<file path="config.mk">
export PLATFORM = sky130hd
export DESIGN_NAME = gpio_irq_controller_flat
export DESIGN_NICKNAME = d
export VERILOG_FILES = /design/src/rtl/gpio_irq_controller_if.sv /design/src/rtl/gpio_irq_controller.sv /design/src/flat_wrapper.sv
export SDC_FILE = /design/constraint.sdc
export NUM_CORES = 1
export LEC_CHECK = 0
export CAP_MARGIN = 20
export CORE_UTILIZATION = 54
export CTS_CLUSTER_DIAMETER = 60
export DETAILED_ROUTE_END_ITERATION = 16
export PLACE_DENSITY = 0.94
export SYNTH_ARGS = -nofsm -noshare
export SYNTH_HDL_FRONTEND = slang
export SYNTH_SLANG_ARGS = --single-unit
export TNS_END_PERCENT = 30
</file>
<file path="constraint.sdc">
create_clock -name clk -period 3.66 [get_ports clk]
set_input_delay 1.098 -clock clk [delete_from_list [all_inputs] [get_ports clk]]
set_output_delay 1.098 -clock clk [all_outputs]
set_load 0.005 [all_outputs]
</file>
<file path="src/rtl/gpio_irq_controller_if.sv">
// Register-bus link between the MCU bus decoder (master) and the GPIO controller (slave).
interface gpio_irq_controller_if #(
    parameter int unsigned GPIO_VA_WIDTH = 6,
    parameter int unsigned BUS_ACC_WIDTH = 2,
    parameter int unsigned BUS_WIDTH     = 32
);
    logic [GPIO_VA_WIDTH-1:0] addr;
    logic                     w_rb;
    logic [BUS_ACC_WIDTH-1:0] acc;
    logic [BUS_WIDTH-1:0]     wdata;
    logic                     req;
    logic [BUS_WIDTH-1:0]     rdata;
    logic                     resp;
    logic                     fault;

    modport master (
        output addr, w_rb, acc, wdata, req,
        input  rdata, resp, fault
    );

    modport slave (
        input  addr, w_rb, acc, wdata, req,
        output rdata, resp, fault
    );
endinterface

</file>
<file path="src/rtl/gpio_irq_controller.sv">
// GPIO with direction control, atomic set/clear/toggle, synchronised inputs,
// per-pin edge detection into sticky pending bits and a registered level interrupt.
module gpio_irq_controller #(
    parameter int unsigned             WIDTH         = 8,
    parameter int unsigned             SYNC_STAGES   = 2,
    parameter int unsigned             GPIO_VA_WIDTH = 6,
    parameter int unsigned             BUS_ACC_WIDTH = 2,
    parameter int unsigned             BUS_WIDTH     = 32,
    parameter logic [BUS_ACC_WIDTH-1:0] BUS_ACC_4B   = BUS_ACC_WIDTH'(2),
    parameter bit                      IOR_DIR_IN    = 1'b1
) (
    input  logic             clk,
    input  logic             rstn,
    output logic [WIDTH-1:0] dir,
    input  logic [WIDTH-1:0] i,
    output logic [WIDTH-1:0] o,
    output logic             irq,
    gpio_irq_controller_if.slave bus
);

    localparam logic [GPIO_VA_WIDTH-1:0] ADDR_D    = GPIO_VA_WIDTH'('h00);
    localparam logic [GPIO_VA_WIDTH-1:0] ADDR_DIR  = GPIO_VA_WIDTH'('h04);
    localparam logic [GPIO_VA_WIDTH-1:0] ADDR_SET  = GPIO_VA_WIDTH'('h08);
    localparam logic [GPIO_VA_WIDTH-1:0] ADDR_CLR  = GPIO_VA_WIDTH'('h0C);
    localparam logic [GPIO_VA_WIDTH-1:0] ADDR_TGL  = GPIO_VA_WIDTH'('h10);
    localparam logic [GPIO_VA_WIDTH-1:0] ADDR_IE   = GPIO_VA_WIDTH'('h14);
    localparam logic [GPIO_VA_WIDTH-1:0] ADDR_RISE = GPIO_VA_WIDTH'('h18);
    localparam logic [GPIO_VA_WIDTH-1:0] ADDR_FALL = GPIO_VA_WIDTH'('h1C);
    localparam logic [GPIO_VA_WIDTH-1:0] ADDR_IP   = GPIO_VA_WIDTH'('h20);

    localparam int unsigned REG_D    = 0;
    localparam int unsigned REG_DIR  = 1;
    localparam int unsigned REG_SET  = 2;
    localparam int unsigned REG_CLR  = 3;
    localparam int unsigned REG_TGL  = 4;
    localparam int unsigned REG_IE   = 5;
    localparam int unsigned REG_RISE = 6;
    localparam int unsigned REG_FALL = 7;
    localparam int unsigned REG_IP   = 8;

    logic [SYNC_STAGES-1:0][WIDTH-1:0] sync_q;
    logic [WIDTH-1:0] prev_q, sin;
    logic [WIDTH-1:0] o_q, o_d;
    logic [WIDTH-1:0] dir_q, dir_d;
    logic [WIDTH-1:0] ie_q, ie_d;
    logic [WIDTH-1:0] rise_q, rise_d;
    logic [WIDTH-1:0] fall_q, fall_d;
    logic [WIDTH-1:0] ip_q, ip_d;
    logic [BUS_WIDTH-1:0] rdata_q, rdata_d;
    logic resp_q, irq_q;

    logic [8:0]       sel;
    logic             readable, valid, wr_en, rd_en;
    logic [WIDTH-1:0] wd, w1c, edge_set, rd_val;
    logic             unused_wdata;

    assign sin          = sync_q[SYNC_STAGES-1];
    assign wd           = bus.wdata[WIDTH-1:0];
    assign unused_wdata = ^bus.wdata;

    always_comb begin
        sel = '0;
        unique case (bus.addr)
            ADDR_D:    sel[REG_D]    = 1'b1;
            ADDR_DIR:  sel[REG_DIR]  = 1'b1;
            ADDR_SET:  sel[REG_SET]  = 1'b1;
            ADDR_CLR:  sel[REG_CLR]  = 1'b1;
            ADDR_TGL:  sel[REG_TGL]  = 1'b1;
            ADDR_IE:   sel[REG_IE]   = 1'b1;
            ADDR_RISE: sel[REG_RISE] = 1'b1;
            ADDR_FALL: sel[REG_FALL] = 1'b1;
            ADDR_IP:   sel[REG_IP]   = 1'b1;
            default:   sel = '0;
        endcase
    end

    // SET/CLR/TGL are write-only strobes; reading them is a bus fault.
    assign readable = sel[REG_D] | sel[REG_DIR] | sel[REG_IE] | sel[REG_RISE] | sel[REG_FALL]
                    | sel[REG_IP];
    assign valid    = (bus.acc == BUS_ACC_4B) & (bus.w_rb ? (|sel) : readable);
    assign wr_en    = bus.req & valid & bus.w_rb;
    assign rd_en    = bus.req & valid & ~bus.w_rb;

    assign edge_set = (sin & ~prev_q & rise_q) | (~sin & prev_q & fall_q);
    assign w1c      = (wr_en & sel[REG_IP]) ? wd : '0;

    assign rd_val = ({WIDTH{sel[REG_D]}}    & sin)
                  | ({WIDTH{sel[REG_DIR]}}  & dir_q)
                  | ({WIDTH{sel[REG_IE]}}   & ie_q)
                  | ({WIDTH{sel[REG_RISE]}} & rise_q)
                  | ({WIDTH{sel[REG_FALL]}} & fall_q)
                  | ({WIDTH{sel[REG_IP]}}   & ip_q);

    always_comb begin
        o_d     = o_q;
        dir_d   = dir_q;
        ie_d    = ie_q;
        rise_d  = rise_q;
        fall_d  = fall_q;
        rdata_d = rdata_q;
        if (wr_en) begin
            if (sel[REG_D])    o_d    = wd;
            if (sel[REG_SET])  o_d    = o_q | wd;
            if (sel[REG_CLR])  o_d    = o_q & ~wd;
            if (sel[REG_TGL])  o_d    = o_q ^ wd;
            if (sel[REG_DIR])  dir_d  = wd;
            if (sel[REG_IE])   ie_d   = wd;
            if (sel[REG_RISE]) rise_d = wd;
            if (sel[REG_FALL]) fall_d = wd;
        end
        if (rd_en) rdata_d = BUS_WIDTH'(rd_val);
        // A fresh edge beats a simultaneous write-1-to-clear of the same bit.
        ip_d = edge_set | (ip_q & ~w1c);
    end

    always_ff @(posedge clk or negedge rstn) begin
        if (!rstn) begin
            sync_q  <= '0;
            prev_q  <= '0;
            o_q     <= '0;
            dir_q   <= '0;
            ie_q    <= '0;
            rise_q  <= '0;
            fall_q  <= '0;
            ip_q    <= '0;
            rdata_q <= '0;
            resp_q  <= 1'b0;
            irq_q   <= 1'b0;
        end else begin
            sync_q  <= {sync_q[SYNC_STAGES-2:0], i};
            prev_q  <= sin;
            o_q     <= o_d;
            dir_q   <= dir_d;
            ie_q    <= ie_d;
            rise_q  <= rise_d;
            fall_q  <= fall_d;
            ip_q    <= ip_d;
            rdata_q <= rdata_d;
            resp_q  <= bus.req & valid;
            irq_q   <= |(ip_q & ie_q);
        end
    end

    assign dir       = dir_q ^ {WIDTH{IOR_DIR_IN}};
    assign o         = o_q;
    assign irq       = irq_q;
    assign bus.rdata = rdata_q;
    assign bus.resp  = resp_q;
    assign bus.fault = bus.req & ~valid;

endmodule

</file>
<file path="src/flat_wrapper.sv">
// flat-port wrapper written by rule: the top's interface ports become plain ports
module gpio_irq_controller_flat 
#(
    parameter int unsigned             WIDTH         = 8,
    parameter int unsigned             SYNC_STAGES   = 2,
    parameter int unsigned             GPIO_VA_WIDTH = 6,
    parameter int unsigned             BUS_ACC_WIDTH = 2,
    parameter int unsigned             BUS_WIDTH     = 32,
    parameter logic [BUS_ACC_WIDTH-1:0] BUS_ACC_4B   = BUS_ACC_WIDTH'(2),
    parameter bit                      IOR_DIR_IN    = 1'b1
)
  (clk, rstn, dir, i, o, irq, bus_addr, bus_w_rb, bus_acc, bus_wdata, bus_req, bus_rdata, bus_resp, bus_fault);
  gpio_irq_controller_if #(.GPIO_VA_WIDTH(GPIO_VA_WIDTH), .BUS_ACC_WIDTH(BUS_ACC_WIDTH), .BUS_WIDTH(BUS_WIDTH)) bus_i ();
  input  logic clk;
  input  logic rstn;
  output logic [WIDTH-1:0] dir;
  input  logic [WIDTH-1:0] i;
  output logic [WIDTH-1:0] o;
  output logic irq;
  input wire logic [$bits(bus_i.addr)-1:0] bus_addr;
  input wire logic [$bits(bus_i.w_rb)-1:0] bus_w_rb;
  input wire logic [$bits(bus_i.acc)-1:0] bus_acc;
  input wire logic [$bits(bus_i.wdata)-1:0] bus_wdata;
  input wire logic [$bits(bus_i.req)-1:0] bus_req;
  output wire logic [$bits(bus_i.rdata)-1:0] bus_rdata;
  output wire logic [$bits(bus_i.resp)-1:0] bus_resp;
  output wire logic [$bits(bus_i.fault)-1:0] bus_fault;
  assign bus_i.addr = bus_addr;
  assign bus_i.w_rb = bus_w_rb;
  assign bus_i.acc = bus_acc;
  assign bus_i.wdata = bus_wdata;
  assign bus_i.req = bus_req;
  assign bus_rdata = bus_i.rdata;
  assign bus_resp = bus_i.resp;
  assign bus_fault = bus_i.fault;
  gpio_irq_controller #(.WIDTH(WIDTH), .SYNC_STAGES(SYNC_STAGES), .GPIO_VA_WIDTH(GPIO_VA_WIDTH), .BUS_ACC_WIDTH(BUS_ACC_WIDTH), .BUS_WIDTH(BUS_WIDTH), .BUS_ACC_4B(BUS_ACC_4B), .IOR_DIR_IN(IOR_DIR_IN)) u_core (.clk(clk), .rstn(rstn), .dir(dir), .i(i), .o(o), .irq(irq), .bus(bus_i));
endmodule
</file>
==> impl_metrics.py <==
metrics = {
    "sta": {
        "layout_setup_ws_ps": 93.9,
        "hold_viol_final": 0,
        "period_share": 0.974,
        "worstMarginPinSlew_ps": 504,
        "setup_viol": 0,
        "slew_viol_final": 0,
        "clock_skew_ps": 7.37,
        "fin_crit_ps": 3570,
        "rsz0062_at_grt": "false",
        "clock.fmax_ghz": 0.280,
        "slew_headroom": 0.662,
    },
    "drt": {
        "drtIter0Drc": 217,
        "drc": 0,
        "drt_wl_total_um": 9780,
        "drtPass1Iterations": 4,
        "wl_met3_um": 485,
        "vias": 3162,
        "drtAntennaViolNets": 0,
        "top_layer": "met4",
        "vias_per_cell": 5.70,
        "wl_met1_um": 4110,
        "wire_per_inst_um": 17.6,
        "dr_wl_met2_um": 4930,
    },
    "clock_tree": {
        "clock-root-buffer": "clkbuf_8",
        "clock-sinks": 82,
        "post-cts-setup-buffer-count": 0,
        "clockBufferDepth": 2,
        "cts_tree": "yes",
        "htree_levels": 3,
        "clk-insertion-delay-late_ps": 360,
        "cts_buffers": 9,
        "path_clk_slew_ps": 80,
    },
    "yosys": {
        "ys_top_cells_by_count": "82 x dfrtp_1, 40 x mux2_2, 36 x nand2_1, 35 x inv_1, 24 x buf_4",
        "synth_ff_type": "dfrtp_1",
        "synth_xor_area_frac": 0,
        "syn-mean-instance-area_um2": 11.1,
        "synth_top_area_share": 0.488,
        "synthAdderAreaFrac": 0.0476,
        "synth_compound_area_frac": 0.122,
        "ys_ff_latch": 82,
        "async_reset_ff_frac": 1.00,
        "seq_area_frac_synth": 0.488,
        "syn_inst": 380,
        "muxShareOfSynthArea": 0.145,
        "ys_types": 46,
        "synth_warnings": 0,
        "yosysMostFrequentCell": "dfrtp_1",
        "synth_edf_count": 0,
        "yosysTopAreaCell": "dfrtp_1",
        "synth.cell_area_um2": 4200,
        "synth_area_leaders": "dfrtp_1 49%, mux2_2 11%, ha_1 4.8%, buf_4 4.3%, mux2i_1 3.8%",
        "synthSimpleGateAreaFrac": 0.103,
        "synth_top_family_by_area": "multiplexers",
    },
    "worst_setup_path": {
        "crit_required_ps": 2560,
        "r2r_start": "u_core.sin[4]$_DFF_PN0_",
        "cp_max_fo": 3,
        "r2r-end": "u_core.bus.rdata[4]$_DFFE_PN0P_",
        "critPathKind": "input pin to output pin",
        "r2r_cells": 3,
        "arrival_ps": 2470,
        "crit_path_end_kind": "output pin",
        "max_stage_delay_ps": 510,
        "startpoint_type": "input pin",
        "reg2reg_setup_slack_ps": 2310,
        "crit_slowest_cell": "clkdlybuf4s50_1",
        "crit_chain": "clkdlybuf4s50_1, nor3b_1, a21oi_1, nand3_1, o31a_1, dlygate4sd2_1",
    },
    "place": {
        "portBuffers": 54,
        "place_ws_ps": -326,
        "placedCellCount": 538,
        "place_hpwl_um": 6860,
        "place.gp.congestion": 0.879,
    },
    "min_path": {
        "min_to": "u_core.sin[5]$_DFF_PN0_",
        "min_from": "u_core.sync_q[5]$_DFF_PN0_",
        "whs_path_depth": 0,
        "hp-class": "register to register",
    },
    "power": {
        "max-vdd-ir-drop_v": 0.000285,
        "p_per_area_nw_per_um2": 378,
        "fin_total_pwr_mw": 1.93,
        "p_leak_nw": 2.38,
    },
    "finish": {
        "seq_area_um2": 2050,
        "utilization": 0.691,
        "layout-drive-gt1-share": 0.200,
        "nets": 519,
        "finalNonFillerCells": 555,
        "multi_input_area_um2": 1860,
        "antenna_cells": 0,
        "area_growth_pct": 21.1,
        "fillCellCount": 540,
    },
    "die": {
        "num_rows": 31,
        "io_pins": 103,
        "fp.dieW_um": 90.2,
        "start_util": 0.570,
        "die_h_um": 90.2,
        "die_area_um2": 8140,
        "core-area_um2": 7370,
    },
    "global_route": {
        "grt_usage": 0.249,
        "grt-ovfl-total": 0,
        "grt_start_max_net_pins": 83,
        "grt_pass1_wl_um": 15800,
        "grt_pass1_vias": 3194,
        "antenna_found_initial": 0,
    },
    "job": {
        "cap_violations": 0,
    },
    "outcome": {
        "outcome": "completed",
    },
}
==> metal layers <==
metal	up-vias	global-route usage
li1	1438	-
met1	1584	0.317
met2	114	0.414
met3	26	0.0457
met4	0	0.114
met5	-	0
==> placed cells by master, fill, tap and decap left out, types with 2 or more instances in the layout <==
cell | Yosys | layout
a31oi_1 | 6 | 6
o21ai_0 | 12 | 11
conb_1 | 1 | 24
mux2i_1 | 16 | 16
nand3_1 | 2 | 2
nand2b_1 | 3 | 3
a222oi_1 | 8 | 8
clkbuf_8 | 0 | 9
mux2_2 | 40 | 40
nand4_1 | 9 | 9
nor2_1 | 12 | 12
dfrtp_1 | 82 | 82
buf_4 | 24 | 24
clkinv_4 | 0 | 2
ha_1 | 16 | 16
clkinv_2 | 0 | 2
nor3_1 | 2 | 2
o211ai_1 | 7 | 7
and3_1 | 2 | 2
dlygate4sd2_1 | 0 | 3
nand2_1 | 36 | 36
inv_1 | 35 | 35
o2111ai_1 | 8 | 8
clkdlybuf4s50_1 | 0 | 50
o22ai_1 | 9 | 9
a22oi_1 | 4 | 4
a21o_1 | 8 | 8
==> cell type report <==
class | count | share of cell area
clock inverter | 6 | 0.0130
timing repair buffer | 78 | 0.144
tap | 99 | 0.0243
sequential | 82 | 0.403
multi-input combinational | 245 | 0.364
clock buffer | 10 | 0.0251
inverter | 35 | 0.0258
==> how the worst max path moves through the flow <==
stage / start / end / slack (ps)
finish: bus_addr[4] / bus_fault / 90
global route: bus_w_rb / bus_fault / 20
CTS: bus_w_rb / bus_fault / 80
detailed placement: bus_addr[2] / bus_fault / -330
global placement: bus_addr[2] / bus_fault / -320
floorplan: bus_addr[2] / bus_fault / 440
==> worst max-delay path, delay by kind of cell <==
kind	cells	cell delay, ps
and+or+nand+nor	2	190
buffers and inverters	2	780
AOI/OAI and AO/OA	2	390
==> cells by family (layout without fill, tap and decap cells) <==
group	after synthesis	in the layout
buffers and inverters	76	129
AND/OR/NAND/NOR	81	81
AO/OA/AOI/OAI	68	68
flip-flops	82	82
other	1	24
multiplexers	56	56
adder cells (fa/ha/maj)	16	16
==> through the flow <==
step / setup TNS [ps] / hold slack (ps) / instance area, um^2
finish: 0 / 354 / 5090
floorplan: 0 / 331 / 4290
detailed placement: -326 / 335 / 4870
global route: 0 / 359 / 5090
global placement: -316 / 332 / 4870
CTS: 0 / 355 / 5060
==> power by group <==
group	total (mW)	switching, mW	internal (mW)
clock network	0.657	0.339	0.318
registers	0.997	0.0396	0.957
logic	0.272	0.129	0.143
==> what timing repair did <==
action | in CTS | in global routing
gates resized for setup | 4 | 1
hold buffers | 0 | 0
hold endpoints to repair | 0 | 0
setup endpoints to repair | 1 | 1
(Power assumes the default switching activity.)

→ **Description of the task**:
Lines from the top of the data above through the line containing "export CAP_MARGIN = 20" must be repeated exactly. All other lines stay out.

→ **Output for this task**:
<file path="config.mk">
export PLATFORM = sky130hd
export DESIGN_NAME = gpio_irq_controller_flat
export DESIGN_NICKNAME = d
export VERILOG_FILES = /design/src/rtl/gpio_irq_controller_if.sv /design/src/rtl/gpio_irq_controller.sv /design/src/flat_wrapper.sv
export SDC_FILE = /design/constraint.sdc
export NUM_CORES = 1
export LEC_CHECK = 0
export CAP_MARGIN = 20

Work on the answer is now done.